Retype, word for word, every line from the one holding "assign row_offset = row * image_width;" through the one holding "logic [MAX_WIDTH-1:0] filled_up1;" in the entries below, both included, and only those lines.

Excerpts from a dataset:
◆ ◆ ◆ ◆ ◆ ◆ ◆
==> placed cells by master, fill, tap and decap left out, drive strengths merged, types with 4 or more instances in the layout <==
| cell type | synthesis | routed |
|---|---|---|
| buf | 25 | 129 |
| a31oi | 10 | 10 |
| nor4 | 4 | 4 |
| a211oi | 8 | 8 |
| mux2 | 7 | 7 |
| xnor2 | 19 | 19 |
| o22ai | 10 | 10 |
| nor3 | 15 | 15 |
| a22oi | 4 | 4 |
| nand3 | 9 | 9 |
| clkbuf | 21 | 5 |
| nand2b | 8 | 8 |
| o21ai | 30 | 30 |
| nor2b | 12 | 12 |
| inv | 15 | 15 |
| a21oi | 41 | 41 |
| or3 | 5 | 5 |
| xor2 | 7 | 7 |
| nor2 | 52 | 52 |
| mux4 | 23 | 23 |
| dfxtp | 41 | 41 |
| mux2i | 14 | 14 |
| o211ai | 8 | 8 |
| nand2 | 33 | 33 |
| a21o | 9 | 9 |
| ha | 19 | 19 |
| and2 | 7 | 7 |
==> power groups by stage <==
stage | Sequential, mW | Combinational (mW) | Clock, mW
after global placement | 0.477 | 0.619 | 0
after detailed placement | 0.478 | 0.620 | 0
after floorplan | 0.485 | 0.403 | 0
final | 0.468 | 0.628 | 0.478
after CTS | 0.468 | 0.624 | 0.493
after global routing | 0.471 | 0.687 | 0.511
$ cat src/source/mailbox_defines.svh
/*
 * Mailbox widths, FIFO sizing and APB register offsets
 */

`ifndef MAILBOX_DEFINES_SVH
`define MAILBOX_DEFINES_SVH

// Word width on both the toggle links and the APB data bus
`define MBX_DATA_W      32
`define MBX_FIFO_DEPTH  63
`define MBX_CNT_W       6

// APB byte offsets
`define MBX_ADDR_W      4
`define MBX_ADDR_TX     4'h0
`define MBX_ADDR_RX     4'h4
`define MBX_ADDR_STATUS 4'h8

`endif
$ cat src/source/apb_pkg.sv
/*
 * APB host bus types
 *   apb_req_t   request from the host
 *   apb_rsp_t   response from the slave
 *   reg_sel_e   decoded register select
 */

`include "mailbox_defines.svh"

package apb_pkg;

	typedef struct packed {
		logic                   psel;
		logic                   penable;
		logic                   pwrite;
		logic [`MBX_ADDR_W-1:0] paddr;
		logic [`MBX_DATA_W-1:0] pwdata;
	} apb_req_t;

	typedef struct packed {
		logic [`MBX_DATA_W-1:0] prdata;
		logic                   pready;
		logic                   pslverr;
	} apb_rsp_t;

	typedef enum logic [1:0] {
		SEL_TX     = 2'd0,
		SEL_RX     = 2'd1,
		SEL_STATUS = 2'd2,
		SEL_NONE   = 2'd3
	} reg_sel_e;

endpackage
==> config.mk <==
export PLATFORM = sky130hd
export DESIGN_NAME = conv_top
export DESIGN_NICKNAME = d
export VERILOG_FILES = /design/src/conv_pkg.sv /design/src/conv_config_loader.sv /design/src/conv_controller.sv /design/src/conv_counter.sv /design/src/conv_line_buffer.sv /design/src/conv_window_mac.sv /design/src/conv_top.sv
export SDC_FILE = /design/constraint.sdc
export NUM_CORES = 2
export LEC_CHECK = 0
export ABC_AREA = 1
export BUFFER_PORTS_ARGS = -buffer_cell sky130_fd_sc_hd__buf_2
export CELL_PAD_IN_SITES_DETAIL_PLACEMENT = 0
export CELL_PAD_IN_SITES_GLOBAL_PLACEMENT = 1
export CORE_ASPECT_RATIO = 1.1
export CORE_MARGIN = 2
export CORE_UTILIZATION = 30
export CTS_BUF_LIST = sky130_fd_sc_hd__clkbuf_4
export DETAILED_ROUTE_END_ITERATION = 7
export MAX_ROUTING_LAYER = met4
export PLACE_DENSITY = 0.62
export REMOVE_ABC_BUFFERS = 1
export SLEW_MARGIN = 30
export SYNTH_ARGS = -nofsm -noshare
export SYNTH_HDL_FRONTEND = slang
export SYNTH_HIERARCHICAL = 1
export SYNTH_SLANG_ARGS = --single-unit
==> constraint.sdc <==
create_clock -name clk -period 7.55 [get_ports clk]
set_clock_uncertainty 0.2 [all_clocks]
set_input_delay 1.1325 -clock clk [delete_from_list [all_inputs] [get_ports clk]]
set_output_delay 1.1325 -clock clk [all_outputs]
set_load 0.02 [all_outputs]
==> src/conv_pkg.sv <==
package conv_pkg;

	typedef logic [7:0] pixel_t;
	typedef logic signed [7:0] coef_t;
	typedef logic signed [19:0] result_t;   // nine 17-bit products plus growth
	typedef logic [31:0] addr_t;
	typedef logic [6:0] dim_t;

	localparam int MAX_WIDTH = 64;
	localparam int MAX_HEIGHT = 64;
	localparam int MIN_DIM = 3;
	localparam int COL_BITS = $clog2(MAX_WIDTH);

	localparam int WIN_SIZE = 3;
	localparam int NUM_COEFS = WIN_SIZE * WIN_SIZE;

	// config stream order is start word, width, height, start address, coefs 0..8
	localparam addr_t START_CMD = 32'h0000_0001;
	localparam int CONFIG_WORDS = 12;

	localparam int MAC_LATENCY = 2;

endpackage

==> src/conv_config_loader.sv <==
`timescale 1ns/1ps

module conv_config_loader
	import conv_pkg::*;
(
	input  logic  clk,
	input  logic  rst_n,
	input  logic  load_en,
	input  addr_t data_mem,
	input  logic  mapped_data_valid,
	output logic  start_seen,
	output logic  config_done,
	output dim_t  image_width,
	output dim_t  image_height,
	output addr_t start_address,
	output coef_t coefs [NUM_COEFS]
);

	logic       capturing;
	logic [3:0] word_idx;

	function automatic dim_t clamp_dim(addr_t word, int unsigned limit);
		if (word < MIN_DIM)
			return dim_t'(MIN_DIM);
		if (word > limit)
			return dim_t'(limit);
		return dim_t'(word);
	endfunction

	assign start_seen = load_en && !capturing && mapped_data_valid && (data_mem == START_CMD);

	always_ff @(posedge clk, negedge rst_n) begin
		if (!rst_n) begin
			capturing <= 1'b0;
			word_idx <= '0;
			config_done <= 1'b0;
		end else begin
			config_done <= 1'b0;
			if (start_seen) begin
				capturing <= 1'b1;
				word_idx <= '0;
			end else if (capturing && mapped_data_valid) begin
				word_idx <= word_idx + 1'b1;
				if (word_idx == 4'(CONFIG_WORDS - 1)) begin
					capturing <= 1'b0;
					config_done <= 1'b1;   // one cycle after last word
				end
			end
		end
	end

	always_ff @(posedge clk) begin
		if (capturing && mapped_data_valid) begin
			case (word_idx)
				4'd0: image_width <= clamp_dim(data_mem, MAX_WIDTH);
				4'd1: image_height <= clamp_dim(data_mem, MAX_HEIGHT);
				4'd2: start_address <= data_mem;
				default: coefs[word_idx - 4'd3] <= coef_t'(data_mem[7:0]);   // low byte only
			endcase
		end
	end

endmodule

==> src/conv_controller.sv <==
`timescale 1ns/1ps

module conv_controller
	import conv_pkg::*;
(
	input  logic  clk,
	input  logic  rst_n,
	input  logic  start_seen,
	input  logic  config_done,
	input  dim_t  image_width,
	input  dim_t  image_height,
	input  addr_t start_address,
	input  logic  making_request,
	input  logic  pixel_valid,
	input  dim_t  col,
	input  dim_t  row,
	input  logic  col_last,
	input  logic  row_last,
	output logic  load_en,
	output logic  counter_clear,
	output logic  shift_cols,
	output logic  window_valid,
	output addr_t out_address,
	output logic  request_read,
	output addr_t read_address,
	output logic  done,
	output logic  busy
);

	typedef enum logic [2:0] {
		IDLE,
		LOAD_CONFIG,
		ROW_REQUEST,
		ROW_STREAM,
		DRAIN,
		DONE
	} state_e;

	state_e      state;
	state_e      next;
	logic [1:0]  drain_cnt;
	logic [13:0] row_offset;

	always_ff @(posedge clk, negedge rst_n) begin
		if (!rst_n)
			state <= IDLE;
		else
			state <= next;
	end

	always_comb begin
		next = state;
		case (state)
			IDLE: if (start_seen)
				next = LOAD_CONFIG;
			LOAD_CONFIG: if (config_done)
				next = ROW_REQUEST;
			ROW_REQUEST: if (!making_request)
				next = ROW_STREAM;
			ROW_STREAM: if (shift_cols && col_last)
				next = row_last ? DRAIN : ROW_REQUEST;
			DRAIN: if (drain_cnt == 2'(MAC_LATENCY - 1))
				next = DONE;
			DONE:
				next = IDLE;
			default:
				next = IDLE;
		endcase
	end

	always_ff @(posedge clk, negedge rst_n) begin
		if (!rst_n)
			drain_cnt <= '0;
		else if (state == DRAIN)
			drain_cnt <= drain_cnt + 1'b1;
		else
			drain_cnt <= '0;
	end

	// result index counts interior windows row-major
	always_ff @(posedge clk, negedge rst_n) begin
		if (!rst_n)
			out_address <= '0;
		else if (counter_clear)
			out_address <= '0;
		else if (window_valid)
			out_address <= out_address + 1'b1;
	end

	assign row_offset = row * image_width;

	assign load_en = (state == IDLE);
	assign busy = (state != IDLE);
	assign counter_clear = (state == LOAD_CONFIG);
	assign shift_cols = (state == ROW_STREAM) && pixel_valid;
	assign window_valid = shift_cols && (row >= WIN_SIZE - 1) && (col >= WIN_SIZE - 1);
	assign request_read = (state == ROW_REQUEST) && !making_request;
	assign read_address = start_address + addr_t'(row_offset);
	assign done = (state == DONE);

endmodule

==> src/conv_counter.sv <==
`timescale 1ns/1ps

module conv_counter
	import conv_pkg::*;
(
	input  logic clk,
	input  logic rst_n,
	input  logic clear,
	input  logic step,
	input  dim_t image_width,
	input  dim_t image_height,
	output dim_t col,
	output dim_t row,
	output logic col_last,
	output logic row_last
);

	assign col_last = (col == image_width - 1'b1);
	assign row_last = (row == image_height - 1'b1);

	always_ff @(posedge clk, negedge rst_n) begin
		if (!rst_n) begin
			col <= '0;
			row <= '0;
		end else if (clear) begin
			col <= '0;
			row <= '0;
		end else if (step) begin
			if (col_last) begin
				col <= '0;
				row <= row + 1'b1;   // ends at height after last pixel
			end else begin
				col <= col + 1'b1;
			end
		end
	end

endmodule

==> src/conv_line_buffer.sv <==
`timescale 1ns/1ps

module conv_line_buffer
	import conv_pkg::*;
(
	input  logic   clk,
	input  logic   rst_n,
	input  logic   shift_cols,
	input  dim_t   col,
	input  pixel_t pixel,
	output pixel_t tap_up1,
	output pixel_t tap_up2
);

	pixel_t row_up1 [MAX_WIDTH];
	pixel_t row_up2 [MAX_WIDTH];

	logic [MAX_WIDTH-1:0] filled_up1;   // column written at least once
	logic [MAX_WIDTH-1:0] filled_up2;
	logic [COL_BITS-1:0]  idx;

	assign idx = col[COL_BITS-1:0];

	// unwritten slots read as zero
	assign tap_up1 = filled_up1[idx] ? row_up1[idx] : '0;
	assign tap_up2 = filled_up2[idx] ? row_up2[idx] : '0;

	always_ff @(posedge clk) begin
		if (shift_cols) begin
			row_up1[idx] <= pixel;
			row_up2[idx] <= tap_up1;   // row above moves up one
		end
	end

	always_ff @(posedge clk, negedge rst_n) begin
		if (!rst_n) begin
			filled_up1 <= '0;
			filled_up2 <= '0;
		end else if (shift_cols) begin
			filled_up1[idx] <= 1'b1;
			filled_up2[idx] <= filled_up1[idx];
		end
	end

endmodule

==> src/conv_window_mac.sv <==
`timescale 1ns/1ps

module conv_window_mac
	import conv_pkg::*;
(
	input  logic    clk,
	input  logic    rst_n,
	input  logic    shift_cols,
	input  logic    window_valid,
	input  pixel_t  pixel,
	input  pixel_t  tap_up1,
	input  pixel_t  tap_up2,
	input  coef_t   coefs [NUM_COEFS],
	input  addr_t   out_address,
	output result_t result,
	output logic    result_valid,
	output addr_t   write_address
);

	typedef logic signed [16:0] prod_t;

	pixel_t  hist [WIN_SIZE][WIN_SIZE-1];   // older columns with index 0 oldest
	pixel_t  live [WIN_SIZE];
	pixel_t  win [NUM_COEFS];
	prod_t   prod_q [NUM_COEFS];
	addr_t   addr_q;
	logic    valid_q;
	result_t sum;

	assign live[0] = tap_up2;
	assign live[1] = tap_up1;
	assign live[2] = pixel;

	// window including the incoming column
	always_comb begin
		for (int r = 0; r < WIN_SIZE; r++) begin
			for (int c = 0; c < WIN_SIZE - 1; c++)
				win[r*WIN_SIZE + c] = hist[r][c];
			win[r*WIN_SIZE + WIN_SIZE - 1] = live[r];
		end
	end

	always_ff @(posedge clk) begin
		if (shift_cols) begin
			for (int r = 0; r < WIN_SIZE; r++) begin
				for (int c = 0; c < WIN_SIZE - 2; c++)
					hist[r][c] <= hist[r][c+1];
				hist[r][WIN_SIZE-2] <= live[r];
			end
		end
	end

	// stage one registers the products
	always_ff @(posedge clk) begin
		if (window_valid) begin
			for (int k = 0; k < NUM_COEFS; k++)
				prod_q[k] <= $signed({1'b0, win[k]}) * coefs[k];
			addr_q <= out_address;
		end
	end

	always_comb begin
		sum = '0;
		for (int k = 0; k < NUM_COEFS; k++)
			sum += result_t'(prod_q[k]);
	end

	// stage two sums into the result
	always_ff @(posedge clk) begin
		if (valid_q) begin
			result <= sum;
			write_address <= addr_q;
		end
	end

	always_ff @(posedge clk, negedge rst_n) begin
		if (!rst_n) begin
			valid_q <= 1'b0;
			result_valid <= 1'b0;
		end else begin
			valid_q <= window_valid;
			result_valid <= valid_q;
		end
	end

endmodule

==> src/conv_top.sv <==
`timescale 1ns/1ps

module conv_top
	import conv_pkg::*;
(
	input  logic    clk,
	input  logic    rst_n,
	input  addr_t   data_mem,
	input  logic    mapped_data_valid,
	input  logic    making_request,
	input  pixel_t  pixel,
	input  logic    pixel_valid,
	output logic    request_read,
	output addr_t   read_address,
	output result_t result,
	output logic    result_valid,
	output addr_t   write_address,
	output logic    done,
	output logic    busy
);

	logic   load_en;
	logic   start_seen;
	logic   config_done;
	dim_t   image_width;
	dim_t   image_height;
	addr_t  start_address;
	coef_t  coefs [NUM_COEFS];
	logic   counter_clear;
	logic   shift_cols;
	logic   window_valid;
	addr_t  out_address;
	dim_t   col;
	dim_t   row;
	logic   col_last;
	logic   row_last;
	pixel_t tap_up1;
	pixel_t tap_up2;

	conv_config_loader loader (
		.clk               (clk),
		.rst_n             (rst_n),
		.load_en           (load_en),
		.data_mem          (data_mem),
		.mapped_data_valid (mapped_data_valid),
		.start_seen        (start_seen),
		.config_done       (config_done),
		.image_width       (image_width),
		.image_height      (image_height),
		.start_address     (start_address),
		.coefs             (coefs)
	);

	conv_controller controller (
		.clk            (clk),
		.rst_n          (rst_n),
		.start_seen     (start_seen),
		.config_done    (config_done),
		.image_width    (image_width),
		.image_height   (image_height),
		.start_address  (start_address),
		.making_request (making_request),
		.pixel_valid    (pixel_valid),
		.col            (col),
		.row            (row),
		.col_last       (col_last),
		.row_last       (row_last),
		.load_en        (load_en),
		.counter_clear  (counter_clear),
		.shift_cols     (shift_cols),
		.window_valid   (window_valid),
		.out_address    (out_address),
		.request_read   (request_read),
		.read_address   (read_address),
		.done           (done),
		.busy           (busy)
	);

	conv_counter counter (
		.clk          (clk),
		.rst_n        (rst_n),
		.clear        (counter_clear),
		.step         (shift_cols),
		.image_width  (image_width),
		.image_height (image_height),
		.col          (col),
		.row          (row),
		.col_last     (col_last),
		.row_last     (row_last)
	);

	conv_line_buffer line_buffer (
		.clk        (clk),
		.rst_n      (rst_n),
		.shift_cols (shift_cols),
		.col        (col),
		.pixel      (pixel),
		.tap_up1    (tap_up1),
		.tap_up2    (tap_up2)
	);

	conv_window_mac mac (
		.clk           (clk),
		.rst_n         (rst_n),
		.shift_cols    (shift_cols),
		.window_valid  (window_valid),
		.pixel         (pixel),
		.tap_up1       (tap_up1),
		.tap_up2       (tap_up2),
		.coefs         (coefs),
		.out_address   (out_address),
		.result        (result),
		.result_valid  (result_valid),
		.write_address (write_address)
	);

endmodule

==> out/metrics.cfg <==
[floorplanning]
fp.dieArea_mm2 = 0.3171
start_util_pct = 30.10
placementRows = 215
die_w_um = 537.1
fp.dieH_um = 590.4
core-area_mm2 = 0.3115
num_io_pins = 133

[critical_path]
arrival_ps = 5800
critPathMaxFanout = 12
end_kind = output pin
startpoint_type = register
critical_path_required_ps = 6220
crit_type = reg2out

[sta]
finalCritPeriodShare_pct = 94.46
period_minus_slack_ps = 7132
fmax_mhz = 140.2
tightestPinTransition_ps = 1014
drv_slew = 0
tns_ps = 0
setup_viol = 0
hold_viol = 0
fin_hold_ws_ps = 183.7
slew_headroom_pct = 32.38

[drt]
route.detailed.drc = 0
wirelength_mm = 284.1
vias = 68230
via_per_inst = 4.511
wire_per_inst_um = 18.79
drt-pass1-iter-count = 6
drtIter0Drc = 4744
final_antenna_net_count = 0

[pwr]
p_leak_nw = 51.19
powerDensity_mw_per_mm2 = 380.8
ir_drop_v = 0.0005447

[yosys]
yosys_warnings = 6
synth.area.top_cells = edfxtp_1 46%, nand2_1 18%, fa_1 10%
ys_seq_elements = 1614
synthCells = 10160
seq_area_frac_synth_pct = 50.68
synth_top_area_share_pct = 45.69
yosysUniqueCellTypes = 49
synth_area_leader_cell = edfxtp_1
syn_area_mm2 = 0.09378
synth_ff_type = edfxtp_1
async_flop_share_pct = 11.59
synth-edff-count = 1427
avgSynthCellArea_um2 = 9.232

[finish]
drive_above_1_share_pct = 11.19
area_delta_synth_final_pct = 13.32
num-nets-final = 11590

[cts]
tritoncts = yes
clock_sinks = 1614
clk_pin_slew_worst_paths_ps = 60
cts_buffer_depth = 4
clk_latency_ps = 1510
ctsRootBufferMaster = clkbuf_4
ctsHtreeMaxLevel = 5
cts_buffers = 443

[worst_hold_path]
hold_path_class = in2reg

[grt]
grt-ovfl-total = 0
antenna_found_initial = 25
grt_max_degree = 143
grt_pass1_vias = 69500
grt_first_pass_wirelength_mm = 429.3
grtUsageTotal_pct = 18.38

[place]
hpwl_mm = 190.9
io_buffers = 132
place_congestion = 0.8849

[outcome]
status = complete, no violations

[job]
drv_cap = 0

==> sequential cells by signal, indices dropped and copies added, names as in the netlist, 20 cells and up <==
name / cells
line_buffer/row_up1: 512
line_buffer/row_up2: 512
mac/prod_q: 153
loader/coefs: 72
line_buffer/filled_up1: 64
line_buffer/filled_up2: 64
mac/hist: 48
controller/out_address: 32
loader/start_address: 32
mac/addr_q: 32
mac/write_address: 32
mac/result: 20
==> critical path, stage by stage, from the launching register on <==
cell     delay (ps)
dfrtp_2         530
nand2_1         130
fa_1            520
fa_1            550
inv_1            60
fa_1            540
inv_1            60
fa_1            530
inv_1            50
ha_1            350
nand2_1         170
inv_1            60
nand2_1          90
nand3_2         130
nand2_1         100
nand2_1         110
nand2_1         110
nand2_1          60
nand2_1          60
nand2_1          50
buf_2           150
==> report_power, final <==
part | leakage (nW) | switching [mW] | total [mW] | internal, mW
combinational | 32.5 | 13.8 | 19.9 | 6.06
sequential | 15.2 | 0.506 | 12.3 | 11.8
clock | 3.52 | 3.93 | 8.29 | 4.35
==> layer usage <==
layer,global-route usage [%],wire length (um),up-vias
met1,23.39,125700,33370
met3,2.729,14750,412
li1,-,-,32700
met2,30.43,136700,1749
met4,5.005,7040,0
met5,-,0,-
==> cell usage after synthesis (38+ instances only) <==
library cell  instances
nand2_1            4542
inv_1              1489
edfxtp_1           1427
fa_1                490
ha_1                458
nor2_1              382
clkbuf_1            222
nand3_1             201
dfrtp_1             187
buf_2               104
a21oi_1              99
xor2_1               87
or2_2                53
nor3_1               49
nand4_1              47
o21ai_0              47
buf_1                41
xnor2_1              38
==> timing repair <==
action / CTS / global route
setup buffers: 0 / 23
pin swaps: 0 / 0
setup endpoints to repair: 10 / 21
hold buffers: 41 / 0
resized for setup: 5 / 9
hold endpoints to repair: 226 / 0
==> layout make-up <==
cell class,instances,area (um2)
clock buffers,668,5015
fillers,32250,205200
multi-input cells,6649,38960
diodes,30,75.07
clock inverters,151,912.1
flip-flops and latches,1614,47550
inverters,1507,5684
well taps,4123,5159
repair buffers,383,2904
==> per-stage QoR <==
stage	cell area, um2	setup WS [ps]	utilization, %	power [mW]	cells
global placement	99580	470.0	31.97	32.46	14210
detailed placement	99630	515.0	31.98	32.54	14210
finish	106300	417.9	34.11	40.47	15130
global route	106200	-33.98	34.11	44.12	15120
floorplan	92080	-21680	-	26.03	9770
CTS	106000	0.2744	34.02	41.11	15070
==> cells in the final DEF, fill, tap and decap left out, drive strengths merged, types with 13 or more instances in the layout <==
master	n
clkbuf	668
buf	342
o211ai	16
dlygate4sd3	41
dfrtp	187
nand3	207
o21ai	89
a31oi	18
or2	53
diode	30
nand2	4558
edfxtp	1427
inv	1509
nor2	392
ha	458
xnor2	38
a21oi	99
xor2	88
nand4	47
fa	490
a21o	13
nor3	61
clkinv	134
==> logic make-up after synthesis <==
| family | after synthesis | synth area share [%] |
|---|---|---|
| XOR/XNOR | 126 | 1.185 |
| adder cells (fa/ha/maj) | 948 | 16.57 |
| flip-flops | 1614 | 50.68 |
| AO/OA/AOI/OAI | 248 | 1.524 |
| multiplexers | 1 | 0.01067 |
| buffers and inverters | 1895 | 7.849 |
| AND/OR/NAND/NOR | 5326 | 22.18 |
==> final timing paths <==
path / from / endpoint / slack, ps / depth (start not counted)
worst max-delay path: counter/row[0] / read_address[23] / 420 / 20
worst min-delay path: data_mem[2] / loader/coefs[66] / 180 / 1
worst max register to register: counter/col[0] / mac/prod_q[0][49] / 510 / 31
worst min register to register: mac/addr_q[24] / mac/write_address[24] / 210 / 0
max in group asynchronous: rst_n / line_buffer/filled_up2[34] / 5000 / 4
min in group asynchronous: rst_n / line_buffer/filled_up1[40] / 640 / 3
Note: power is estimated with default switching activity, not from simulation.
◆ ◆ ◆ ◆ ◆ ◆ ◆
**Exercise result**
	assign row_offset = row * image_width;

	assign load_en = (state == IDLE);
	assign busy = (state != IDLE);
	assign counter_clear = (state == LOAD_CONFIG);
	assign shift_cols = (state == ROW_STREAM) && pixel_valid;
	assign window_valid = shift_cols && (row >= WIN_SIZE - 1) && (col >= WIN_SIZE - 1);
	assign request_read = (state == ROW_REQUEST) && !making_request;
	assign read_address = start_address + addr_t'(row_offset);
	assign done = (state == DONE);

endmodule

==> src/conv_counter.sv <==
`timescale 1ns/1ps

module conv_counter
	import conv_pkg::*;
(
	input  logic clk,
	input  logic rst_n,
	input  logic clear,
	input  logic step,
	input  dim_t image_width,
	input  dim_t image_height,
	output dim_t col,
	output dim_t row,
	output logic col_last,
	output logic row_last
);

	assign col_last = (col == image_width - 1'b1);
	assign row_last = (row == image_height - 1'b1);

	always_ff @(posedge clk, negedge rst_n) begin
		if (!rst_n) begin
			col <= '0;
			row <= '0;
		end else if (clear) begin
			col <= '0;
			row <= '0;
		end else if (step) begin
			if (col_last) begin
				col <= '0;
				row <= row + 1'b1;   // ends at height after last pixel
			end else begin
				col <= col + 1'b1;
			end
		end
	end

endmodule

==> src/conv_line_buffer.sv <==
`timescale 1ns/1ps

module conv_line_buffer
	import conv_pkg::*;
(
	input  logic   clk,
	input  logic   rst_n,
	input  logic   shift_cols,
	input  dim_t   col,
	input  pixel_t pixel,
	output pixel_t tap_up1,
	output pixel_t tap_up2
);

	pixel_t row_up1 [MAX_WIDTH];
	pixel_t row_up2 [MAX_WIDTH];

	logic [MAX_WIDTH-1:0] filled_up1;   // column written at least once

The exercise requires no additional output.